Most of my World Race Journey has included a longing for more…a hope that more is there, and a fight to find it…which sometimes looked more like trying to prove that the more didn’t exist at all.
Traveling around the world introduced me to a truer meaning of the word “poor.” Sometimes, I’ve tossed around that word in relation to myself. Now, when I make a comment like that, I almost always catch myself and recognize how far from poor I really am.
I don’t wish I was poor, and I don’t think people who are poor are glad to be hungry and in need, but I will say I think I have a deeper understanding of what Jesus meant when he said it will be harder for the rich man to enter in the kingdom of heaven.

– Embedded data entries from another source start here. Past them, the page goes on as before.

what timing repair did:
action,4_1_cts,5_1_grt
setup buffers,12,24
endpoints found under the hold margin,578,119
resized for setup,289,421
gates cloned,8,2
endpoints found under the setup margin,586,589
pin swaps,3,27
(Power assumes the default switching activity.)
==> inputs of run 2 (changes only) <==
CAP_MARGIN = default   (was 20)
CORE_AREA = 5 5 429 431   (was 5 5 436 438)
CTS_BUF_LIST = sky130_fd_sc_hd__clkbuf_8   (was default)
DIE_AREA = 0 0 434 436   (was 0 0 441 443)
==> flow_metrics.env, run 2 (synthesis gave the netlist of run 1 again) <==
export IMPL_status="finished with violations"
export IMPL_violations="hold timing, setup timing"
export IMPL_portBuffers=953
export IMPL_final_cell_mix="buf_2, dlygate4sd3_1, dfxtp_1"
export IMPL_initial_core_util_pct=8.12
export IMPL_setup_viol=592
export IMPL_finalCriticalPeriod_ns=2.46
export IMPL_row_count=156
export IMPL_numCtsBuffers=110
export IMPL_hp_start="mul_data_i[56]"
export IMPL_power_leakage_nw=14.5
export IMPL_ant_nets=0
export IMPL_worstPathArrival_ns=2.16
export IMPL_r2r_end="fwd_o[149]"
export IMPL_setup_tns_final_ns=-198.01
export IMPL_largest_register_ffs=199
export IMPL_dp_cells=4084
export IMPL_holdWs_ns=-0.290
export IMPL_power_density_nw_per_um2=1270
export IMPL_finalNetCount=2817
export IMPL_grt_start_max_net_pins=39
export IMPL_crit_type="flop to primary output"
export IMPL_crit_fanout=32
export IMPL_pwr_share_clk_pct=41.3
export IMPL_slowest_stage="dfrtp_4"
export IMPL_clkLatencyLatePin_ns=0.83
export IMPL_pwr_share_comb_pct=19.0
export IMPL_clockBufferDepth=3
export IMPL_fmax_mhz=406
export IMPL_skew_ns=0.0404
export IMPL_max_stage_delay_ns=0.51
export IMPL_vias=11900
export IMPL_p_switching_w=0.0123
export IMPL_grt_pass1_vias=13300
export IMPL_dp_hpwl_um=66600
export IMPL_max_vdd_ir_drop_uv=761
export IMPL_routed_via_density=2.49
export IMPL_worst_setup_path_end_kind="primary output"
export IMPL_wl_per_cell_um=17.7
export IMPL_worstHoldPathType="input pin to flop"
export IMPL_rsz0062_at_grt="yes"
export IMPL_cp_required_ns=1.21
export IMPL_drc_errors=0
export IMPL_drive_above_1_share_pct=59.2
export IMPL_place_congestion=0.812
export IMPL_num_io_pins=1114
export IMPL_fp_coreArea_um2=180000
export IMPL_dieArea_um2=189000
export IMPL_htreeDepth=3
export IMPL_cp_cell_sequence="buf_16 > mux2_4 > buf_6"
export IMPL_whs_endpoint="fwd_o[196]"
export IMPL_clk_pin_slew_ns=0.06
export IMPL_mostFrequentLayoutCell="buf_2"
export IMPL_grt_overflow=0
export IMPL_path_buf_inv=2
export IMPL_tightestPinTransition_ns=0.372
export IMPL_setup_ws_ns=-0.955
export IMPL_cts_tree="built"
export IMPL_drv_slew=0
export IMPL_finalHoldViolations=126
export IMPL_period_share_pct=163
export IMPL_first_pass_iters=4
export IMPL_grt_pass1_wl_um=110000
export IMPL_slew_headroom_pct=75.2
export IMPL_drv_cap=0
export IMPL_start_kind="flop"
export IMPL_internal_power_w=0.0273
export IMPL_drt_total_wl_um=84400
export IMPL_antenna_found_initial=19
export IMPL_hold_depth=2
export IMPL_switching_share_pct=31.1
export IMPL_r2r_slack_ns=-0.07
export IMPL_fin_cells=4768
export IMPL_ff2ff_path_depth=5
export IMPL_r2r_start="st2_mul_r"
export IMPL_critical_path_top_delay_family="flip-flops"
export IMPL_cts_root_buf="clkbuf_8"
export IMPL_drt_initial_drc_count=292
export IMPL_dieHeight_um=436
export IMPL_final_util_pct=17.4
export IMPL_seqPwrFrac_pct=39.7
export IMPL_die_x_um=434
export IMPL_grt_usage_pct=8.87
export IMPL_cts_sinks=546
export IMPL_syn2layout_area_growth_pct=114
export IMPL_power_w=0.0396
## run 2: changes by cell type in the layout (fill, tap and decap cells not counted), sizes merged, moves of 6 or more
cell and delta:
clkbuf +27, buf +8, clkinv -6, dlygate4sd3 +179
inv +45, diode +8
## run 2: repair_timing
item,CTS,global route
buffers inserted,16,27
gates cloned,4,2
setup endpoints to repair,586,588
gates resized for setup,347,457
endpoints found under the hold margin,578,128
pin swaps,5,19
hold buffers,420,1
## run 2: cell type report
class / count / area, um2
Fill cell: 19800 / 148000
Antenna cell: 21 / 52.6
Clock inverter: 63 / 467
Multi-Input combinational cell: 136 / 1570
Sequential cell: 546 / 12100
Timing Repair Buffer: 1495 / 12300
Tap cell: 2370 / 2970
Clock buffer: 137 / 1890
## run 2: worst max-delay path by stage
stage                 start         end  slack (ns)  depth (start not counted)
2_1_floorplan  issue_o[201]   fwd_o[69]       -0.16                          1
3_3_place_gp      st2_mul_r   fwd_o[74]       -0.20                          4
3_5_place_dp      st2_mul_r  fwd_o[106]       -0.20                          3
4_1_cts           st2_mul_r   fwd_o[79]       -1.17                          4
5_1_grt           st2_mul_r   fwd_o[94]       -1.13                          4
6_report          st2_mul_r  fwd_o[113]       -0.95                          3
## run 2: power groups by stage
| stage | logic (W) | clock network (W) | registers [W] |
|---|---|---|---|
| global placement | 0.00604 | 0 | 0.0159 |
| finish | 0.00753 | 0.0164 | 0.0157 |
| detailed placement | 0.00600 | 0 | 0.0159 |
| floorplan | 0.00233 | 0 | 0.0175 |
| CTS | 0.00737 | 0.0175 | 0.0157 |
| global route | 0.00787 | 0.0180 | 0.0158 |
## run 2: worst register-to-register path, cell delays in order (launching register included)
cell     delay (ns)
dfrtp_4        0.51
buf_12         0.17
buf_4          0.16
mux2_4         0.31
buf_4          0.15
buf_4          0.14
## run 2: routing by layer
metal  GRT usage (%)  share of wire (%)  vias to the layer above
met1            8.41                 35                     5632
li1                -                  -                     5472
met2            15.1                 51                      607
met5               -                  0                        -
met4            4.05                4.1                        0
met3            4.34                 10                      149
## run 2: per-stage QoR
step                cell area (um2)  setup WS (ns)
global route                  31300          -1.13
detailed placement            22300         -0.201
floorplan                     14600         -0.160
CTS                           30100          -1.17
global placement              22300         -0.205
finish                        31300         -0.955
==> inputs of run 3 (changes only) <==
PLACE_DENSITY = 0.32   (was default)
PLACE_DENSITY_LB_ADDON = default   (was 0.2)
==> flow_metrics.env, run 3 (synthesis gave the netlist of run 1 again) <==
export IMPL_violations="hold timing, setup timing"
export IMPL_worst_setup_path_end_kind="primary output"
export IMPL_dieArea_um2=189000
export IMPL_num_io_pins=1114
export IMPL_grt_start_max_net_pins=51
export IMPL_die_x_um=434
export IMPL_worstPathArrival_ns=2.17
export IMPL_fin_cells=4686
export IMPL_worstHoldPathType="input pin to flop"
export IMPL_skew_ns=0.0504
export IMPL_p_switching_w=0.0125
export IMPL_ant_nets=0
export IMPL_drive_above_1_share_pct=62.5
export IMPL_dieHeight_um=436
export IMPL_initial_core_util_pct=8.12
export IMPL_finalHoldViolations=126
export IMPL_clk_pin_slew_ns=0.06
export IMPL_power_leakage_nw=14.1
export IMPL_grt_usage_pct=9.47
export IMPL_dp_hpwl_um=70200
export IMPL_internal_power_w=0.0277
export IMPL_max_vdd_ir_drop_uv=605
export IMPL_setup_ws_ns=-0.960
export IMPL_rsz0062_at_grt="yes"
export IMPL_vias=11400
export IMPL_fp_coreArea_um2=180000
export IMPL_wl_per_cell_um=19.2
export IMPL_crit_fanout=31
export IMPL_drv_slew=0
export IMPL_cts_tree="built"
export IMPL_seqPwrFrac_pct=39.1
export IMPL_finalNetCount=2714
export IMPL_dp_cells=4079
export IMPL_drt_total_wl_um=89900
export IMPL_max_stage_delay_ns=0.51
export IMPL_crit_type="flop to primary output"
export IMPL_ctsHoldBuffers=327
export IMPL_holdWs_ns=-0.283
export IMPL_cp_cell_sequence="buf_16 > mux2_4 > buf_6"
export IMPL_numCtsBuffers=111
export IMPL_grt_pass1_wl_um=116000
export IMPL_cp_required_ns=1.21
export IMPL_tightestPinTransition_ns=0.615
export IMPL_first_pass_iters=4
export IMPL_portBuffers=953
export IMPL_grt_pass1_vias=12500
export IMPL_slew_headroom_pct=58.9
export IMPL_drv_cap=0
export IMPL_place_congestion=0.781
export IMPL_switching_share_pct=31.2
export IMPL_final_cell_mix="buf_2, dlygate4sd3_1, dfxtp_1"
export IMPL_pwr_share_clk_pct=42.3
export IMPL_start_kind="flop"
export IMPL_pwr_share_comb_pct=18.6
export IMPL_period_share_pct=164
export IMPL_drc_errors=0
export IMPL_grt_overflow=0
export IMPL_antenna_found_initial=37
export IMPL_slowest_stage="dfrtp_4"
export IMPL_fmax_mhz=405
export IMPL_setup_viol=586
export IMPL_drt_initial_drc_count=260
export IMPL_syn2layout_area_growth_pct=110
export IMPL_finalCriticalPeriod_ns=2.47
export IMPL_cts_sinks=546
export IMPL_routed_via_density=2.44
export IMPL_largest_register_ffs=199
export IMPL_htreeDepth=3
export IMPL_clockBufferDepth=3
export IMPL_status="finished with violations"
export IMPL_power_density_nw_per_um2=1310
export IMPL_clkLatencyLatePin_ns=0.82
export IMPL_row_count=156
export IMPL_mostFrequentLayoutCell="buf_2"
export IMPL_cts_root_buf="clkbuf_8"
===== src/design/rp_pkg.sv =====
////////////////////////////////////////////////////////////
// rp_pkg
// shared sample types, bus geometry, region map and
// register offsets for the fast analog path
////////////////////////////////////////////////////////////

package rp_pkg;

  // sample path
  localparam int SAMPLE_W  = 14;
  localparam int ADC_PIN_W = 16;                 // pins [1:0] unused

  typedef logic signed [SAMPLE_W-1:0] sample_t;  // two's complement
  typedef logic        [SAMPLE_W-1:0] adc_code_t; // neg-slope converter code

  // control bus
  localparam int BUS_AW     = 32;
  localparam int BUS_DW     = 32;
  localparam int N_REGIONS  = 8;
  localparam int REGION_LSB = 20;                // 1 MB per region
  localparam int REGION_MSB = 22;
  localparam int REGION_HK  = 0;
  localparam int REGION_DSP = 3;

  // housekeeping offsets, compared on addr[19:0]
  localparam logic [REGION_LSB-1:0] HK_ID_OFS    = 20'h00000;
  localparam logic [REGION_LSB-1:0] HK_DLOOP_OFS = 20'h0000C;
  localparam logic [REGION_LSB-1:0] HK_LED_OFS   = 20'h00030;
  localparam logic [BUS_DW-1:0]     HK_ID_VALUE  = 32'h5250_0001;
  localparam int                    LED_W        = 8;

  // routing offsets
  localparam logic [REGION_LSB-1:0] RT_SEL_A_OFS   = 20'h00000;
  localparam logic [REGION_LSB-1:0] RT_SEL_B_OFS   = 20'h00004;
  localparam logic [REGION_LSB-1:0] RT_CONST_A_OFS = 20'h00008;
  localparam logic [REGION_LSB-1:0] RT_CONST_B_OFS = 20'h0000C;

  typedef enum logic [1:0] {
    SRC_IN_A  = 2'd0,
    SRC_IN_B  = 2'd1,
    SRC_CONST = 2'd2                             // 2'd3 never stored
  } route_sel_t;

  // sign kept, magnitude bits flipped; same rule both ways
  function automatic sample_t code_to_sample(adc_code_t code);
    return {code[SAMPLE_W-1], ~code[SAMPLE_W-2:0]};
  endfunction

  function automatic adc_code_t sample_to_code(sample_t smp);
    return {smp[SAMPLE_W-1], ~smp[SAMPLE_W-2:0]};
  endfunction

endpackage


===== src/design/adc_frontend.sv =====
////////////////////////////////////////////////////////////
// adc_frontend
// captures both ADC pin buses, converts the neg-slope code
// to two's complement and applies the digital loopback
////////////////////////////////////////////////////////////

module adc_frontend
  import rp_pkg::*;
(
  input  logic                 adc_clk,
  input  logic                 arst_n_i,
  input  logic [ADC_PIN_W-1:0] adc_dat_a_i,    // ADC ch A pins
  input  logic [ADC_PIN_W-1:0] adc_dat_b_i,    // ADC ch B pins
  input  logic                 digital_loop_i, // 1 = take loop samples
  input  sample_t              loop_a_i,       // DAC-side samples
  input  sample_t              loop_b_i,
  output sample_t              adc_a_o,
  output sample_t              adc_b_o
);

  adc_code_t code_a_q;
  adc_code_t code_b_q;

  // input registers, top 14 bits only
  always_ff @(posedge adc_clk or negedge arst_n_i)
  begin
    if (!arst_n_i)
    begin
      code_a_q <= '0;
      code_b_q <= '0;
    end
    else
    begin
      code_a_q <= adc_dat_a_i[ADC_PIN_W-1:ADC_PIN_W-SAMPLE_W];
      code_b_q <= adc_dat_b_i[ADC_PIN_W-1:ADC_PIN_W-SAMPLE_W];
    end
  end

  // loopback mux sits after the register
  assign adc_a_o = digital_loop_i ? loop_a_i : code_to_sample(code_a_q);
  assign adc_b_o = digital_loop_i ? loop_b_i : code_to_sample(code_b_q);

  // loop samples come back from the router, so this covers both paths
  a_no_x_samples: assert property (@(posedge adc_clk) disable iff (!arst_n_i)
    !$isunknown({adc_a_o, adc_b_o}))
    else $error("adc_frontend: X on sample outputs");

endmodule


===== src/design/sys_bus_decoder.sv =====
////////////////////////////////////////////////////////////
// sys_bus_decoder
// splits the bus into 8 regions of 1 MB, routes the strobes
// and merges read data and ack back to the master
////////////////////////////////////////////////////////////

module sys_bus_decoder
  import rp_pkg::*;
(
  input  logic              adc_clk,
  input  logic              arst_n_i,
  input  logic [BUS_AW-1:0] sys_addr_i,
  input  logic              sys_wen_i,
  input  logic              sys_ren_i,
  input  logic [BUS_DW-1:0] hk_rdata_i,   // region 0
  input  logic              hk_ack_i,
  input  logic [BUS_DW-1:0] rt_rdata_i,   // region 3
  input  logic              rt_ack_i,
  output logic [BUS_DW-1:0] sys_rdata_o,
  output logic              sys_ack_o,
  output logic              sys_err_o,
  output logic              hk_wen_o,
  output logic              hk_ren_o,
  output logic              rt_wen_o,
  output logic              rt_ren_o
);

  logic [REGION_MSB-REGION_LSB:0] region;
  logic [N_REGIONS-1:0]           region_cs;  // one-hot
  logic [BUS_DW-1:0]              rdata_arr [N_REGIONS];
  logic [N_REGIONS-1:0]           ack_arr;
  logic                           strobe;

  assign region    = sys_addr_i[REGION_MSB:REGION_LSB];
  assign region_cs = N_REGIONS'(1) << region;
  assign strobe    = sys_wen_i | sys_ren_i;

  // strobes go only to the addressed region
  assign hk_wen_o = sys_wen_i & region_cs[REGION_HK];
  assign hk_ren_o = sys_ren_i & region_cs[REGION_HK];
  assign rt_wen_o = sys_wen_i & region_cs[REGION_DSP];
  assign rt_ren_o = sys_ren_i & region_cs[REGION_DSP];

  ////////////////////////////////////////////////////////////
  // per-region return path
  ////////////////////////////////////////////////////////////

  always_comb
  begin
    for (int i = 0; i < N_REGIONS; i++)
    begin
      rdata_arr[i] = '0;       // empty region reads zero
      ack_arr[i]   = strobe;   // and answers right away
    end
    rdata_arr[REGION_HK]  = hk_rdata_i;
    ack_arr[REGION_HK]    = hk_ack_i;
    rdata_arr[REGION_DSP] = rt_rdata_i;
    ack_arr[REGION_DSP]   = rt_ack_i;
  end

  assign sys_rdata_o = rdata_arr[region];
  assign sys_ack_o   = |(region_cs & ack_arr);
  assign sys_err_o   = 1'b0;   // no error source

  a_wen_ren_excl: assert property (@(posedge adc_clk) disable iff (!arst_n_i)
    !(sys_wen_i && sys_ren_i))
    else $error("sys_bus_decoder: wen and ren high together");

  // registered slaves must answer exactly one cycle later
  a_reg_ack: assert property (@(posedge adc_clk) disable iff (!arst_n_i)
    (hk_wen_o || hk_ren_o || rt_wen_o || rt_ren_o) |=> sys_ack_o)
    else $error("sys_bus_decoder: no ack after register access");

endmodule


===== src/design/housekeeping_regs.sv =====
////////////////////////////////////////////////////////////
// housekeeping_regs
// region 0 registers: ID, digital loop flag and LEDs
////////////////////////////////////////////////////////////

module housekeeping_regs
  import rp_pkg::*;
(
  input  logic              adc_clk,
  input  logic              arst_n_i,
  input  logic [BUS_AW-1:0] sys_addr_i,
  input  logic [BUS_DW-1:0] sys_wdata_i,
  input  logic              wen_i,
  input  logic              ren_i,
  output logic [BUS_DW-1:0] rdata_o,
  output logic              ack_o,
  output logic              digital_loop_o,
  output logic [LED_W-1:0]  led_o
);

  logic [REGION_LSB-1:0] ofs;
  logic                  dloop_q;
  logic [LED_W-1:0]      led_q;

  assign ofs = sys_addr_i[REGION_LSB-1:0];  // offset inside region

  // control registers and ack
  always_ff @(posedge adc_clk or negedge arst_n_i)
  begin
    if (!arst_n_i)
    begin
      dloop_q <= 1'b0;
      led_q   <= '0;
      ack_o   <= 1'b0;
    end
    else
    begin
      ack_o <= wen_i | ren_i;  // one cycle after the pulse
      if (wen_i)
      begin
        if (ofs == HK_DLOOP_OFS) dloop_q <= sys_wdata_i[0];
        if (ofs == HK_LED_OFS)   led_q   <= sys_wdata_i[LED_W-1:0];
      end
    end
  end

  // read data, only looked at together with ack
  always_ff @(posedge adc_clk)
  begin
    if (ren_i)
    begin
      case (ofs)
        HK_ID_OFS:    rdata_o <= HK_ID_VALUE;
        HK_DLOOP_OFS: rdata_o <= BUS_DW'(dloop_q);
        HK_LED_OFS:   rdata_o <= BUS_DW'(led_q);
        default:      rdata_o <= '0;      // unknown offset
      endcase
    end
  end

  assign digital_loop_o = dloop_q;
  assign led_o          = led_q;

endmodule
**config.mk**
```make
export PLATFORM = sky130hd
export DESIGN_NAME = bubble_drive_top
export DESIGN_NICKNAME = d
export VERILOG_FILES = /design/src/hdl/drive_geometry_pkg.sv /design/src/hdl/drive_timing_pkg.sv /design/src/hdl/shift_sequencer.sv /design/src/hdl/channel_buffer.sv /design/src/hdl/bubble_output_stage.sv /design/src/hdl/bubble_drive_top.sv
export SDC_FILE = /design/constraint.sdc
export NUM_CORES = 2
export LEC_CHECK = 0
export BUFFER_PORTS_ARGS = -buffer_cell sky130_fd_sc_hd__buf_4
export CORE_ASPECT_RATIO = 0.7
export CORE_MARGIN = 3
export CORE_UTILIZATION = 45
export CTS_CLUSTER_DIAMETER = 200
export DETAILED_ROUTE_END_ITERATION = 16
export SKIP_LAST_GASP = 1
export SLEW_MARGIN = 25
export SYNTH_ARGS = -nofsm -noshare
export SYNTH_HDL_FRONTEND = slang
export SYNTH_SLANG_ARGS = --single-unit
```
**constraint.sdc**
```tcl
create_clock -name master_clock -period 3.8 [get_ports master_clock]
set_input_delay 0.57 -clock master_clock [delete_from_list [all_inputs] [get_ports master_clock]]
set_output_delay 0.57 -clock master_clock [all_outputs]
set_load 0.02 [all_outputs]
```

In a book I’m reading by Richard Rohr, he talks about the sign of Jonah, which basically states that pain is the avenue to transformation.

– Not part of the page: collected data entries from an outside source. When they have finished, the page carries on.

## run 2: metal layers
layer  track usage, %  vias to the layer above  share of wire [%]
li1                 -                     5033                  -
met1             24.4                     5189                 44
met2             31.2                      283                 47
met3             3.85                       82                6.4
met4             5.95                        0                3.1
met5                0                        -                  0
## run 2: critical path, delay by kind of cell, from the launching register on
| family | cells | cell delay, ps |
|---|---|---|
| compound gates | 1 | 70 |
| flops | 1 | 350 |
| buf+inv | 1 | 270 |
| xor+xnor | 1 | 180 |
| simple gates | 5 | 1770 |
--- src/logic/adder_tree_cfg.svh ---
`ifndef ADDER_TREE_CFG_SVH
`define ADDER_TREE_CFG_SVH

//////////////////////////////////////////////////
// adder tree sizing
//////////////////////////////////////////////////

// number of operands summed per clock
`define ADDER_TREE_OPS_N 16

// bits per operand, unsigned
`define ADDER_TREE_OP_W 3

// op width plus log2 of op count, holds 16 * 7 = 112
`define ADDER_TREE_SUM_W 7

// input to output, 4 tree layers then 2 merge stages
`define ADDER_TREE_LATENCY 6

`endif

--- src/logic/adder_tree_pkg.sv ---
`include "adder_tree_cfg.svh"

package adder_tree_pkg;

    //////////////////////////////////////////////////
    // datapath types
    //////////////////////////////////////////////////

    typedef logic [`ADDER_TREE_OP_W-1:0] operand_t;

    // all intermediate words run at full output width
    typedef logic [`ADDER_TREE_SUM_W-1:0] wide_t;

    // one full operand set, lane 0 in the low bits
    typedef operand_t [`ADDER_TREE_OPS_N-1:0] operand_set_t;

    typedef struct packed {
        wide_t sum;
        wide_t carry;
    } csa_pair_t;

    //////////////////////////////////////////////////
    // layer planning
    //////////////////////////////////////////////////

    // 3:2 layers needed to get ops_n words down to two
    function automatic int csa_layer_count(input int ops_n);
        int n;
        int layers;
        n = ops_n;
        layers = 0;
        while (n > 2) begin
            // full groups of three give two, leftovers ride along
            n = (n / 3) * 2 + n % 3;
            layers++;
        end
        return layers;
    endfunction

    // words entering layer number 'layer'
    function automatic int csa_layer_width(input int ops_n, input int layer);
        int n;
        n = ops_n;
        for (int l = 0; l < layer; l++) begin
            n = (n / 3) * 2 + n % 3;
        end
        return n;
    endfunction

    // single 3:2 compressor, carry already weighted by two
    function automatic csa_pair_t csa_compress(input wide_t a, input wide_t b, input wide_t c);
        csa_pair_t res;
        res.sum = a ^ b ^ c;
        res.carry = ((a & b) | (a & c) | (b & c)) << 1;
        return res;
    endfunction

endpackage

I think in trying to find God, I still manage to numb or short circuit pain—pain from emptiness, pain from shame, and now pain from loneliness. I don’t want to feel pain, and allowing pain to enter, even though I know I can avoid it, is counter-intuitive.
But the reality for a lot of people in the world is that they have no choice but to feel the pain.
Usually, I have a choice. I feel sad, so I drive to Target and buy a new shirt. I’m lonely, so I get on Facebook or Instagram. I don’t like the way my life is going, so I turn on an episode of my favorite show and live vicariously through the character’s lives.
The problem with the patterns I’ve created to avoid pain is that my pain was intended to be a map.
Just like physical pain is a map to physical sickness, emotional pain is a map to soul wounds. Until wounds are healed, my avoidance of pain will only temporarily numb my unpleasant emotions.
I’ve recognized some cyclical patterns in my life. I'm not positive what's underneath it all, but I'm seeing that each time the pain comes up, I find a different way to treat the feeling…or numb it.
Rohr says,
“We dare not get rid of the pain before we have learned what is has to teach us. We must go inside the belly of the whale for a while. Then and only then will we spit upon a new shore and understand our call. Transformation happens through death and rising.”
I can feel myself going into a season of loneliness, and everything in me says, NO! But I’ve avoided this season so many times in my life. I don’t like to feel this ache, but I do want to actually figure out what this wound is, and actually heal.